Records provided –
◆ ◆ ◆ ◆
===== config.mk =====
export PLATFORM = sky130hd
export DESIGN_NAME = kbd_mbox
export DESIGN_NICKNAME = d
export VERILOG_FILES = /design/src/rtl/kbd_mbox.sv
export SDC_FILE = /design/constraint.sdc
export NUM_CORES = 1
export LEC_CHECK = 0
export BUFFER_PORTS_ARGS = -buffer_cell sky130_fd_sc_hd__buf_2
export CAP_MARGIN = 20
export CORE_AREA = 4 4 50 52
export DETAILED_ROUTE_END_ITERATION = 6
export DIE_AREA = 0 0 54 56
export GPL_TIMING_DRIVEN = 1
export PLACE_DENSITY_LB_ADDON = 0.12
export SYNTH_ARGS = -nofsm -noshare
export SYNTH_HDL_FRONTEND = slang
export SYNTH_SLANG_ARGS = --single-unit
export TNS_END_PERCENT = 30

===== constraint.sdc =====
create_clock -name clk -period 3.15 [get_ports clk]
set_clock_uncertainty 0.15 [all_clocks]
set_input_delay 0.1575 -clock clk [delete_from_list [all_inputs] [get_ports clk]]
set_output_delay 0.1575 -clock clk [all_outputs]
set_load 0.03 [all_outputs]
◆ ◆ ◆ ◆
Work instruction – Everything from the line with "export CORE_AREA = 4 4 50 52" to the last line of the data is what to return, word for word; leave out the rest.

Written response –
export CORE_AREA = 4 4 50 52
export DETAILED_ROUTE_END_ITERATION = 6
export DIE_AREA = 0 0 54 56
export GPL_TIMING_DRIVEN = 1
export PLACE_DENSITY_LB_ADDON = 0.12
export SYNTH_ARGS = -nofsm -noshare
export SYNTH_HDL_FRONTEND = slang
export SYNTH_SLANG_ARGS = --single-unit
export TNS_END_PERCENT = 30

===== constraint.sdc =====
create_clock -name clk -period 3.15 [get_ports clk]
set_clock_uncertainty 0.15 [all_clocks]
set_input_delay 0.1575 -clock clk [delete_from_list [all_inputs] [get_ports clk]]
set_output_delay 0.1575 -clock clk [all_outputs]
set_load 0.03 [all_outputs]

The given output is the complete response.